Task to complete:
Using the entries below, say how many of the lines carry "worst". Write the number alone.

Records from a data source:
===

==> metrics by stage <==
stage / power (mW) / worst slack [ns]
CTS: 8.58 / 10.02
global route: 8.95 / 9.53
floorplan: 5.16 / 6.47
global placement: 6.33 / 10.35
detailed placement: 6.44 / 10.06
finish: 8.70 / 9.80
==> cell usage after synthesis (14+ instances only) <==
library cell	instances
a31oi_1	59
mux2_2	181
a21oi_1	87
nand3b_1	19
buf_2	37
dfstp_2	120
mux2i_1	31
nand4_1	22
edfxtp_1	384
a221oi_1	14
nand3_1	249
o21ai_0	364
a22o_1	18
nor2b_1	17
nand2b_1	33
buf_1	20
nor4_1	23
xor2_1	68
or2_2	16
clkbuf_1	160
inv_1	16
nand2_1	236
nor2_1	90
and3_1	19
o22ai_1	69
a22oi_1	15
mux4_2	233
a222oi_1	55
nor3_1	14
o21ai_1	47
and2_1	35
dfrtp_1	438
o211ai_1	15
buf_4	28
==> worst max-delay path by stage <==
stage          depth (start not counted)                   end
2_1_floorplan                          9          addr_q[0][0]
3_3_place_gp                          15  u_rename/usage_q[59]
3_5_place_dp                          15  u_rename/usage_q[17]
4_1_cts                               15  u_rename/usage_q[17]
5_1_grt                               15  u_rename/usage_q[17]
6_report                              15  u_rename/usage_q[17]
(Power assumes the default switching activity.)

===

Task response:
2